[Collected data]

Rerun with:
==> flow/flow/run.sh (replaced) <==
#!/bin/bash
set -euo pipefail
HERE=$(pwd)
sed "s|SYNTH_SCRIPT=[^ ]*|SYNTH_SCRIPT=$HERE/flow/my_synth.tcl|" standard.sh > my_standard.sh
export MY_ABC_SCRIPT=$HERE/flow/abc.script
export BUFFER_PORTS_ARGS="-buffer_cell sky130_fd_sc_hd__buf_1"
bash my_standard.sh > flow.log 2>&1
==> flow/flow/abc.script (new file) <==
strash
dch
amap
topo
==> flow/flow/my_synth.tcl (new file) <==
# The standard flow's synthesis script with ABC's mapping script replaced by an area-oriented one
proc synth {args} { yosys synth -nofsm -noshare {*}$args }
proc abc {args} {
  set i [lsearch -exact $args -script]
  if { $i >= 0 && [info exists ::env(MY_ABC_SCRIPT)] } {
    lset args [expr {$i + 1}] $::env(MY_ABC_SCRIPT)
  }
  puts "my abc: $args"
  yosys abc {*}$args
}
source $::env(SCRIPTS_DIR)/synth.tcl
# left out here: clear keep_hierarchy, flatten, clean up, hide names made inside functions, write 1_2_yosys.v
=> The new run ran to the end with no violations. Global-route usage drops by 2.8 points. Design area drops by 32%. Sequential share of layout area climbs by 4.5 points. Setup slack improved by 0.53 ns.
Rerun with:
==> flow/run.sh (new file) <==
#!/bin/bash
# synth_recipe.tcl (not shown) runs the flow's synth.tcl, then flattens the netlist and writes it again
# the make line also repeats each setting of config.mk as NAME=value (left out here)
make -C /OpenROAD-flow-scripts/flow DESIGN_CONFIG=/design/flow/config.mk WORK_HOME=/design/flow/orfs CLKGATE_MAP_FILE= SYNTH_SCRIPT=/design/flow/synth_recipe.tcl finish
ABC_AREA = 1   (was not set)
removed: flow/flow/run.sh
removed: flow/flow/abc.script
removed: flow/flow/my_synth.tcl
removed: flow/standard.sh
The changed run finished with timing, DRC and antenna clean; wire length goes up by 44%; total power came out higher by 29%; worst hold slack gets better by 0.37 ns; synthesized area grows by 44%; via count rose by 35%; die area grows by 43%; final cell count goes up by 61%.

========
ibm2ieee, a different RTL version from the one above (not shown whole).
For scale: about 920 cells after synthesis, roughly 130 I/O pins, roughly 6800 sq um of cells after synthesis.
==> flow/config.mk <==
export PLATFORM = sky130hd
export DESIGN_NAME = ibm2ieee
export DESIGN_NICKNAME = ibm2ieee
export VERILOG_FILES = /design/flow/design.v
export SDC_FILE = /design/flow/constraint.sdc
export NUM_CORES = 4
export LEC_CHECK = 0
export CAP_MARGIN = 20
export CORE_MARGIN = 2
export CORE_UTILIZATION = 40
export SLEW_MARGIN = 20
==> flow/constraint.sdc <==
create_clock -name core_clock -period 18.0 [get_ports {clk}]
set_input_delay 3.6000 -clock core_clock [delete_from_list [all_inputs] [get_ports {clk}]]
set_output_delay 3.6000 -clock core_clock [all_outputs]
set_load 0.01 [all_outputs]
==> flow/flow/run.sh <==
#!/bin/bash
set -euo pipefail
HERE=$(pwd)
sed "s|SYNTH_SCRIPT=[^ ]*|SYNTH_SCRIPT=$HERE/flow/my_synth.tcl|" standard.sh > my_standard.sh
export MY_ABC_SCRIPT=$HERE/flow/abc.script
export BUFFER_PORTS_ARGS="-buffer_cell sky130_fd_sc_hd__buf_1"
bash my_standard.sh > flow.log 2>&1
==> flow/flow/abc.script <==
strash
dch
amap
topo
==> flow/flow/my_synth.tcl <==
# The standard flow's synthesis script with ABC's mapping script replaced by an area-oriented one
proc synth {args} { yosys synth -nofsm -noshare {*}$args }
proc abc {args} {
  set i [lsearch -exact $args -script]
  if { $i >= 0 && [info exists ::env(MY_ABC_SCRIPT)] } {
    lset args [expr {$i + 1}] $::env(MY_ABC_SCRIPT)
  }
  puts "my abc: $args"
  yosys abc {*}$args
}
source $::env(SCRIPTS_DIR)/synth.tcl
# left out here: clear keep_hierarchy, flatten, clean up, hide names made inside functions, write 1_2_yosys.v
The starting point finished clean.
From an optimization exercise on the open Yosys and OpenROAD flow, aimed at small area, a short achievable clock period and few clock cycles per item; shortcuts taken in it are not production practice.
Only simulation tests tie the RTL to the original design; equivalence was not proved.
No activity file was given, so power comes from the tool's default toggle rates.

== lane 4 ==
// ptcb_pixel_engine
module ptcb_pixel_engine (
    input  wire        clk,
    input  wire        rst,
    input  wire        in_valid,
    output wire        in_ready,
    input  wire [15:0] in_cmd,
    input  wire [63:0] in_data,
    output wire        out_valid,
    input  wire        out_ready,
    output wire [31:0] out_result,
    output wire [1:0]  out_err
);
Size: ~2100 cells after synthesis, roughly 270 flip-flops, roughly 120 I/O pins.
export LEC_CHECK = 0
export CAP_MARGIN = 20
export CORE_MARGIN = 2
export CORE_UTILIZATION = 40
export SLEW_MARGIN = 20
create_clock -name core_clock -period 26.0 [get_ports {clk}]
standard.sh (not shown) runs the stock make flow with config.mk's settings and CLKGATE_MAP_FILE= SYNTH_SCRIPT=/design/flow/synth_recipe.tcl, a recipe that flattens the netlist after the stock synthesis.
==> flow/flow/run.sh <==
#!/bin/bash
# Standard layout, with the port buffers made of buf_2 cells and the setup
# repair steps asked for extra slack margin.
set -euo pipefail
bash standard.sh "BUFFER_PORTS_ARGS=-buffer_cell sky130_fd_sc_hd__buf_2" SETUP_SLACK_MARGIN=19.8 finish > standard_flow.log 2>&1
The flow did not stop early for lane 4: all stages ran, and the layout cleared the timing, design-rule and antenna checks.
Testbench counts of lane 4, summed over its fixed seeds: cycles 32,032, items 32,000.
This design comes from an exercise in tuning for small area, a short achievable clock period and few clock cycles on the open sky130 flow, not from production work. No functional check of the RTL was part of any run shown here. No activity file was given, so power comes from the tool's default toggle rates.

==> flow/design.v (outline; a module is shown in full before it is edited, if it fits) <==
// module rrr_codec: 1373 lines
module rrr_codec (
    input  wire        clk,
    input  wire        rst,       
    input  wire        start,
    input  wire [1:0]  op,        
    input  wire [63:0] arg0,
    input  wire [63:0] arg1,
    output wire        ready,
    output reg         done,
    output reg         fault,     
    output wire [63:0] finfo,     
    output wire [63:0] res0,
    output wire [63:0] res1
);
  // ...
==> flow/run.sh <==
#!/bin/bash
# synth_recipe.tcl (not shown) runs the flow's synth.tcl, then flattens the netlist and writes it again
# the make line also repeats each setting of config.mk as NAME=value (left out here)
make -C /OpenROAD-flow-scripts/flow DESIGN_CONFIG=/design/flow/config.mk WORK_HOME=/design/flow/orfs CLKGATE_MAP_FILE= SYNTH_SCRIPT=/design/flow/synth_recipe.tcl finish
==> flow/config.mk <==
export PLATFORM = sky130hd
export DESIGN_NAME = rrr_codec
export DESIGN_NICKNAME = rrr_codec
export VERILOG_FILES = /design/flow/design.v
export SDC_FILE = /design/flow/constraint.sdc
export NUM_CORES = 4
export LEC_CHECK = 0
export ABC_AREA = 1
export CAP_MARGIN = 20
export CELL_PAD_IN_SITES_DETAIL_PLACEMENT = 1
export CELL_PAD_IN_SITES_GLOBAL_PLACEMENT = 2
export CORE_MARGIN = 2
export CORE_UTILIZATION = 25
export PLACE_DENSITY = 0.6
export SLEW_MARGIN = 20
export SYNTH_MEMORY_MAX_BITS = 262144
==> flow/constraint.sdc <==
create_clock -name core_clock -period 10.0 [get_ports {clk}]
set_input_delay 2.0000 -clock core_clock [delete_from_list [all_inputs] [get_ports {clk}]]
set_output_delay 2.0000 -clock core_clock [all_outputs]
set_load 0.01 [all_outputs]
==> metrics.md, run 1 <==
| Metric | Value |
|---|---|
| Met3 Use GR | `0.801` |
| Stop stage | `global routing` |
| Grt met2 use | `0.976` |
| Post-synthesis sequential area ratio | `0.145` |
| PortBufs | `327` |
| Post-synthesis instance total | `11509` |
| Met1 global-route usage | `0.890` |
| Row Count | `194` |
| Distinct cells, synth | `86` |
| Post-synth EDFFs | `333` |
| Largest net degree at the start of global routing | `95` |
| Top-count cell post-synth | `nand2_1` |
| First Error | `[ERROR GRT-0116] Global routing finished with congestion. Check the congestion regions in the DRC Viewer.` |
| Synthesized Nets | `12099` |
| Dpl cells | `15920` |
| Synth Area in Simple Gates | `0.255` |
| Avg Inst Size Synth | `6.11 µm²` |
| I/O pin count | `328` |
| Synth top area cells | `edfxtp_1 14%, nand2_1 9.6%, nor2_1 8.5%` |
| Synth top cells by count | `1798 x nand2_1, 1593 x nor2_1, 1483 x inv_1` |
| Warnings from Yosys | `5` |
| Initial Utilization | `0.251` |
| Post-CTS Setup Bufs | `1` |
| Ys flop type | `edfxtp_1` |
| Syn Std Cell Area | `70300 µm²` |
| Longest Clk Path Bufs | `3` |
| Pre-CTS worst setup slack | `-0.330 ns` |
| Mux contribution to synthesized area | `0.000285` |
| Share of the synthesized area in the top cell type | `0.142` |
| Htree depth | `2` |
| Vias in the first global route | `141632` |
| Root Buffer | `clkbuf_16` |
| Synth Area in Adders | `0.0939` |
| First-pass GRT wire length | `1710000 µm` |
| Outcome | `stopped before the end` |
| Num CTS Buffers | `50` |
| Die height | `534 µm` |
| Global routing's busiest layer | `met2` |
| Grt ovf | `6426` |
==> run 2, diff against run 1 <==
--- a/flow/config.mk
+++ b/flow/config.mk
@@ -10,6 +10,6 @@
 export CELL_PAD_IN_SITES_DETAIL_PLACEMENT = 1
-export CELL_PAD_IN_SITES_GLOBAL_PLACEMENT = 2
+export CELL_PAD_IN_SITES_GLOBAL_PLACEMENT = 3
 export CORE_MARGIN = 2
-export CORE_UTILIZATION = 25
-export PLACE_DENSITY = 0.6
+export CORE_UTILIZATION = 20
+export PLACE_DENSITY = 0.5
 export SLEW_MARGIN = 20
==> run 2 against run 1 <==
  * The run again fails in global routing
  * Area after synthesis is the same
  * Synthesized cell count stayed put
==> metrics.md, run 2 <==
| Metric | Value |
|---|---|
| Top-count cell post-synth | `nand2_1 (unchanged)` |
| Distinct cells, synth | `86 (unchanged)` |
| Placer Congestion | `1.41 (was 1.57)` |
| Largest net degree at the start of global routing | `99` |
| Clock sink total | `344 (unchanged)` |
| Mux contribution to synthesized area | `0.000285 (unchanged)` |
| FFs w/ async S/R, synth | `0 (unchanged)` |
| Post-DP HPWL | `990000 µm (was 856000 µm)` |
| Post-synth EDFFs | `333 (unchanged)` |
| Largest family of logic cells by synthesized area | `compound AO/OA/AOI/OAI gates (unchanged)` |
| Syn Std Cell Area | `70300 µm² (unchanged)` |
| Post-synthesis instance total | `11509 (unchanged)` |
| Share of the synthesized area in the top cell type | `0.142 (unchanged)` |
| Post-synthesis sequential area ratio | `0.145 (unchanged)` |
| Row Count | `217 (was 194)` |
| Ys flop type | `edfxtp_1 (unchanged)` |
| First Error | `[ERROR GRT-0116] Global routing finished with congestion. Check the congestion regions in the DRC Viewer. (unchanged)` |
| Die height | `597 µm (was 534 µm)` |
| Longest Clk Path Bufs | `3 (unchanged)` |
| Htree depth | `2 (unchanged)` |
| Pre-CTS worst setup slack | `-0.540 ns (was -0.330 ns)` |
| Vias in the first global route | `134836` |
| Overall Global Routing Usage | `0.759` |
| Synthesized Nets | `12099 (unchanged)` |
| Synth top area cells | `edfxtp_1 14%, nand2_1 9.6%, nor2_1 8.5% (unchanged)` |
| Synth top cells by count | `1798 x nand2_1, 1593 x nor2_1, 1483 x inv_1 (unchanged)` |
| Post-Synth XOR/XNOR Area | `0.0514 (unchanged)` |
| Synth Area in Simple Gates | `0.255 (unchanged)` |
| Outcome | `stopped before the end (unchanged)` |
| Initial Utilization | `0.201 (was 0.251)` |
| Compound-Gate Fraction of Synth Area | `0.326 (unchanged)` |
| Synth Area in Adders | `0.0939 (unchanged)` |
| I/O pin count | `328 (unchanged)` |
| Post-synthesis register bit count | `344 (unchanged)` |
| Synth area leader | `edfxtp_1 (unchanged)` |
| Placed cell area | `87500 µm² (was 84600 µm²)` |
| First-pass GRT wire length | `1770000 µm` |
| Num CTS Buffers | `52 (was 50)` |
| Warnings from Yosys | `5 (unchanged)` |
| Stop stage | `global routing (unchanged)` |
| Root Buffer | `clkbuf_16 (unchanged)` |
| Avg Inst Size Synth | `6.11 µm² (unchanged)` |
| Die width | `597 µm (was 534 µm)` |
| Grt ovf | `1691` |
| PortBufs | `327 (unchanged)` |
run 2: cell counts after synthesis:
Identical to the previous run, type by type.
run 2: how the worst max path moves through the flow:
stage                     endpoint  slack (ns)
after floorplan               b[0]        0.02
after global placement       rk[3]       -1.07
after detailed placement     rk[4]       -0.54
after CTS                    rk[0]       0.004
run 2: power groups by stage:
stage | logic, mW | registers (mW) | clock network [mW]
floorplan | 26.2 | 3.53 | 0
global placement | 52.5 | 3.12 | 0
detailed placement | 51.1 | 3.09 | 0
CTS | 68.7 | 3.57 | 2.11
run 2: kinds of logic after synthesis:
kind of cell,Yosys count
adders and majority gates,457
and+or+nand+nor,4351
DFF,344
muxes,2
xor gates and xnor gates,412
buffers and inverters,2273
AOI/OAI and AO/OA,3670
run 2: timing repair:
action	4_1_cts
pin swaps	31
buffers inserted	27
endpoints found under the setup margin	5
gates resized for setup	49
hold buffers	0
run 2: through the flow:
stage	util	std cells	hold WS, ns	setup TNS, ns	total power [mW]
after detailed placement	0.250	16936	0.511	-2.56	54.2
after global placement	0.249	16918	0.492	-5.12	55.6
after CTS	0.256	17057	0.530	0	74.4
after floorplan	-	11509	0.482	0	29.7
run 2: per-layer routing:
| layer | overflow | global-route usage |
|---|---|---|
| met5 | 23 | 0.538 |
| met2 | 845 | 0.853 |
| met4 | 532 | 0.629 |
| met3 | 161 | 0.667 |
| met1 | 130 | 0.806 |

[Instructions to follow] Show every line of the records above that contains the word "removed".

[Answer space]
removed: flow/flow/run.sh
removed: flow/flow/abc.script
removed: flow/flow/my_synth.tcl
removed: flow/standard.sh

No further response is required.